■ TASK INSTRUCTIONS
Reproduce, exactly and in full, only the lines below from the one containing "after CTS |" through the one containing "simple gates,355,0.149".

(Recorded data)
__________

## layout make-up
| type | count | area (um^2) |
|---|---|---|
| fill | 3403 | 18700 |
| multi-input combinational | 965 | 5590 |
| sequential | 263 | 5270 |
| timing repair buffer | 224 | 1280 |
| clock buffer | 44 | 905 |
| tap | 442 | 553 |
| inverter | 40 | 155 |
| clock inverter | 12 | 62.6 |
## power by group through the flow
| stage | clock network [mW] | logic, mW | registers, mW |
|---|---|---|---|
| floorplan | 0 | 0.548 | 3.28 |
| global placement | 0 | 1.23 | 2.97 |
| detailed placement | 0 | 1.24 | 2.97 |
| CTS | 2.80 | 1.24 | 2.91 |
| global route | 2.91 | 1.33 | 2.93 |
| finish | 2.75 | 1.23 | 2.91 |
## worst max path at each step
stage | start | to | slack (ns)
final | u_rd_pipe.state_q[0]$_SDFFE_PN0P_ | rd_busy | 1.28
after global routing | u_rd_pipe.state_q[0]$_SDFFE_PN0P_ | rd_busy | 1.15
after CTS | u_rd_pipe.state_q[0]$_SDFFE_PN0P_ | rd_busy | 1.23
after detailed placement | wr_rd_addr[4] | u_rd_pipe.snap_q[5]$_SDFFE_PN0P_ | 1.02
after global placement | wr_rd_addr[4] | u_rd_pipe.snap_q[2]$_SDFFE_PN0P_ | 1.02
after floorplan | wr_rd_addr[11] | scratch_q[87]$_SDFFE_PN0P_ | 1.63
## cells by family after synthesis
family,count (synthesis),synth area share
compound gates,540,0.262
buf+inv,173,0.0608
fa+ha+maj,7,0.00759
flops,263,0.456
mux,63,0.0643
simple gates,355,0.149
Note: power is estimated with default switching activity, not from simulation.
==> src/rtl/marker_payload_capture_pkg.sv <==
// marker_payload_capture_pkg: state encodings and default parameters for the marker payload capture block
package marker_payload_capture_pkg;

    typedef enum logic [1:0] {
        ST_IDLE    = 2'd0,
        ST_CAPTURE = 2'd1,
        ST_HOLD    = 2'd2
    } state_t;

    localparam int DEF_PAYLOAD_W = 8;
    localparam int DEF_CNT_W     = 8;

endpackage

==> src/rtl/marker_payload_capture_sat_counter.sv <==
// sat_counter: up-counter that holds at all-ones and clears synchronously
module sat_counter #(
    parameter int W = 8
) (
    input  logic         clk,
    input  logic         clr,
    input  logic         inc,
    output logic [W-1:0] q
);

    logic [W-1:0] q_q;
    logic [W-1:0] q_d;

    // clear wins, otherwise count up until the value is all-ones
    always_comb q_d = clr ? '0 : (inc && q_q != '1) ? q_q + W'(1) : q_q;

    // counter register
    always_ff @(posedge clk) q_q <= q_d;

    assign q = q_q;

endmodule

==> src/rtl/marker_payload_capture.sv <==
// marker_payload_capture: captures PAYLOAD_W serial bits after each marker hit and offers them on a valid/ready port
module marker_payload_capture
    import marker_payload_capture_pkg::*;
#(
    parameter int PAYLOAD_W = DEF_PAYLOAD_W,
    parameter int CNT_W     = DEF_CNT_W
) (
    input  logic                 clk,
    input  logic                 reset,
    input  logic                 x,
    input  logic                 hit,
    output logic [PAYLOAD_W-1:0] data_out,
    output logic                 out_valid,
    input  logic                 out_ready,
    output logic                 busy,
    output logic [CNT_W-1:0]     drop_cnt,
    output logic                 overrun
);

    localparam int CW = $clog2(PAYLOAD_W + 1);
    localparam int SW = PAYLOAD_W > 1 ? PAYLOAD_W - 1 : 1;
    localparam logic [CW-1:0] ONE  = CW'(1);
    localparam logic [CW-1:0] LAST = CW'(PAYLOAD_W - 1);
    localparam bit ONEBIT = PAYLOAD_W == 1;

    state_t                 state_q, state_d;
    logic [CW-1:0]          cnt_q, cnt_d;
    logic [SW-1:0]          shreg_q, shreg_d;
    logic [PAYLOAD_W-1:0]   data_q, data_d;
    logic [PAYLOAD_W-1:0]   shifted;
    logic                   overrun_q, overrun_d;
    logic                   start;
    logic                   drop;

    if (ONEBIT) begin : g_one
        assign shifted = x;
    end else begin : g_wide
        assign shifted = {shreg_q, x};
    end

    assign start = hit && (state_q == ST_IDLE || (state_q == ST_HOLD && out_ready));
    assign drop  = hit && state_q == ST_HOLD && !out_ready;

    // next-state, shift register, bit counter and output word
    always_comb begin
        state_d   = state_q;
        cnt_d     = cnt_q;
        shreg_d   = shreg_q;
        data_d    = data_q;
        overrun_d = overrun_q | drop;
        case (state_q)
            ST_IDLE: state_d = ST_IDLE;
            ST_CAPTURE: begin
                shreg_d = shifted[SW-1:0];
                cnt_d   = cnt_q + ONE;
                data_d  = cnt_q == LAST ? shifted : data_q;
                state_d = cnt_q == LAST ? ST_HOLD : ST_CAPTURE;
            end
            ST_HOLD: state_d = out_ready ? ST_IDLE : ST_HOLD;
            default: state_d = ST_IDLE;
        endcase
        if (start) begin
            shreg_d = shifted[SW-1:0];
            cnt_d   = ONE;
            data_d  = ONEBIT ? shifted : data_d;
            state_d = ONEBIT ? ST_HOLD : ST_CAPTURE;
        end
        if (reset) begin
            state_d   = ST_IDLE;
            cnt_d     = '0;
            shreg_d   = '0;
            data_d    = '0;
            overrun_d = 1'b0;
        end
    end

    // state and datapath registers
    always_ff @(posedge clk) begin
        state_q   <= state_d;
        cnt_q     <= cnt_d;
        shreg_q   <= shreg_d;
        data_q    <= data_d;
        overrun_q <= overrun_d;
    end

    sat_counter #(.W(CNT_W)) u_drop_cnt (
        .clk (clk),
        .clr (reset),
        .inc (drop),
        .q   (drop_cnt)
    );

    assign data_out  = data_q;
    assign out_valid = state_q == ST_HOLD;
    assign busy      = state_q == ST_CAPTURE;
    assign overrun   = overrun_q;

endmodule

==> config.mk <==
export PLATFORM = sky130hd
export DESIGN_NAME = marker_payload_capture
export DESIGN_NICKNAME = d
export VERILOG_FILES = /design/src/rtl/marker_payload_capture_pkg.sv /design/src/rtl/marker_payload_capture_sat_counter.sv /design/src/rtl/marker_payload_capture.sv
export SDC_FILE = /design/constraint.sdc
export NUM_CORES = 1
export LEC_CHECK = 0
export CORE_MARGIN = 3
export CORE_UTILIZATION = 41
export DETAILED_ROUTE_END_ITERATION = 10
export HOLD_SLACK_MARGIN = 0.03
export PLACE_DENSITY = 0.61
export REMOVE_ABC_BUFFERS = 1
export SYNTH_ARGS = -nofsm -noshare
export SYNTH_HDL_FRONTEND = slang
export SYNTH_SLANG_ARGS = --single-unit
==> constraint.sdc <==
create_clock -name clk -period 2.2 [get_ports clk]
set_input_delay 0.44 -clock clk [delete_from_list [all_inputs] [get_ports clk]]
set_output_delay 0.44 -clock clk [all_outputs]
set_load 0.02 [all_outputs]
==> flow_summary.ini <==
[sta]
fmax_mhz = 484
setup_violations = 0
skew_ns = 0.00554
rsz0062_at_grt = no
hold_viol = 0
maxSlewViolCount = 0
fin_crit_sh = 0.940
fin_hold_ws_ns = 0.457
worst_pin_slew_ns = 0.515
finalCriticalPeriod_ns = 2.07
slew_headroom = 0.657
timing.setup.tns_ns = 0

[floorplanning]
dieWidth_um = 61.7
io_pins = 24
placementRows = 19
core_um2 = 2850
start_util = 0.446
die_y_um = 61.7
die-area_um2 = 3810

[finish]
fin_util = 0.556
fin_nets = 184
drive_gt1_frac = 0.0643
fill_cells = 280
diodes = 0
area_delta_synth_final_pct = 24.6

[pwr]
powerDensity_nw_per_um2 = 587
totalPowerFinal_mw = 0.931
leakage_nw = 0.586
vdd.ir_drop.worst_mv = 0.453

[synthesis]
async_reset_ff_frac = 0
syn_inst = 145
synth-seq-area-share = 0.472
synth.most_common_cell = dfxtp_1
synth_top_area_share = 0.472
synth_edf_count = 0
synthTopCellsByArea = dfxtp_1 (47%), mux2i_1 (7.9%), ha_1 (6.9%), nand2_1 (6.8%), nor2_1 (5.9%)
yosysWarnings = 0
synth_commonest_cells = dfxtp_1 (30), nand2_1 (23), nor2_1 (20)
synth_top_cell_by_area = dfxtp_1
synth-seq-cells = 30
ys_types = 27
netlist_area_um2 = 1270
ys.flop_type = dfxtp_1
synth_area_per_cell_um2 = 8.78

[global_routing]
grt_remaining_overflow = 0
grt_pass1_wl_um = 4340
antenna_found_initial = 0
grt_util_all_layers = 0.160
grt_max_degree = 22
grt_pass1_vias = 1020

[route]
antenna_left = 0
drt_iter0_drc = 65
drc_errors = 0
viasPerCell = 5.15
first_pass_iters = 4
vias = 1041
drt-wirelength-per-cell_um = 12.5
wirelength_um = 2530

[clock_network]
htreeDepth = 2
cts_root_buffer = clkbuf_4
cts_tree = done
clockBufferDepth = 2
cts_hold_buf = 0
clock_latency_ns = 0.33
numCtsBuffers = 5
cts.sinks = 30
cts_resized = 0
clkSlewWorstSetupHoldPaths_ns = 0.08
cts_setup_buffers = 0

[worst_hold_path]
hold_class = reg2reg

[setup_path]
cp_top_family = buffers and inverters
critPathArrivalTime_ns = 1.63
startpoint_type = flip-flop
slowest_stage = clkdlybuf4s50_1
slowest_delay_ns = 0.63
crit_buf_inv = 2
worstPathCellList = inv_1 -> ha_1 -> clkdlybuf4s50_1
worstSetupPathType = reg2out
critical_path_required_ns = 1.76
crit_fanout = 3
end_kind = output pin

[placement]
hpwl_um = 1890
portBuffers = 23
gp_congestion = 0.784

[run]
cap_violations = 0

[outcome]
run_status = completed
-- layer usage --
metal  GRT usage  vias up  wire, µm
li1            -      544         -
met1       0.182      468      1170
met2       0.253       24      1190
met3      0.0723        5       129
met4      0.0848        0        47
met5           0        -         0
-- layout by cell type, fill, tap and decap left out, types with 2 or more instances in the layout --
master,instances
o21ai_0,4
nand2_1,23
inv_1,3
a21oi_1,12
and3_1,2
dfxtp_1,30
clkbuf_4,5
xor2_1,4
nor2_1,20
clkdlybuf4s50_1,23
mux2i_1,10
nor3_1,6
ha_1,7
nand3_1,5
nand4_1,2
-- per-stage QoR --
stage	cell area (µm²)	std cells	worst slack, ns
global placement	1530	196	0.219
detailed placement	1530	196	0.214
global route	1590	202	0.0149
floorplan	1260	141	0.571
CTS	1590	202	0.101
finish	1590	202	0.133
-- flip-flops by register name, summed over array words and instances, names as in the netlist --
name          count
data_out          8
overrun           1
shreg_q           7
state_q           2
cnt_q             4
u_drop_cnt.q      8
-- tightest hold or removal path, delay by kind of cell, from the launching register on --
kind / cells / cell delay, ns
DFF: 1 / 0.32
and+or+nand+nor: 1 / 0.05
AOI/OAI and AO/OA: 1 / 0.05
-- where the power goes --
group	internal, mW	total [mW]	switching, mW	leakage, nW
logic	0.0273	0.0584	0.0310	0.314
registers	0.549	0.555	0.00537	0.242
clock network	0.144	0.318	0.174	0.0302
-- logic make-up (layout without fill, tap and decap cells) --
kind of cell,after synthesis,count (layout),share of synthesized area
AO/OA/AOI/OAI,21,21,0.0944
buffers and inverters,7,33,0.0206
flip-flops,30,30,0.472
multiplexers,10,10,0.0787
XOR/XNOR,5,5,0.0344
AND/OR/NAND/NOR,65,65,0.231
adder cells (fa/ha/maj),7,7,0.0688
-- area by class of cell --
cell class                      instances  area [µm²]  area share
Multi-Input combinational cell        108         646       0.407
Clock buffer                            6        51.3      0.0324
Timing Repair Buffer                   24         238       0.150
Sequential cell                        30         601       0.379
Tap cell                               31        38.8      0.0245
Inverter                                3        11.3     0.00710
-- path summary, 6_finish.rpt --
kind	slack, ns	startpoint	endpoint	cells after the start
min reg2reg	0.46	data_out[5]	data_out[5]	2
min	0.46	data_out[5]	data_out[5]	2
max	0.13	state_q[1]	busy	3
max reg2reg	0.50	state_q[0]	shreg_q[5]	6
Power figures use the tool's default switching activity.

__________

■ RESPONSE FOR THIS EXERCISE
after CTS | u_rd_pipe.state_q[0]$_SDFFE_PN0P_ | rd_busy | 1.23
after detailed placement | wr_rd_addr[4] | u_rd_pipe.snap_q[5]$_SDFFE_PN0P_ | 1.02
after global placement | wr_rd_addr[4] | u_rd_pipe.snap_q[2]$_SDFFE_PN0P_ | 1.02
after floorplan | wr_rd_addr[11] | scratch_q[87]$_SDFFE_PN0P_ | 1.63
## cells by family after synthesis
family,count (synthesis),synth area share
compound gates,540,0.262
buf+inv,173,0.0608
fa+ha+maj,7,0.00759
flops,263,0.456
mux,63,0.0643
simple gates,355,0.149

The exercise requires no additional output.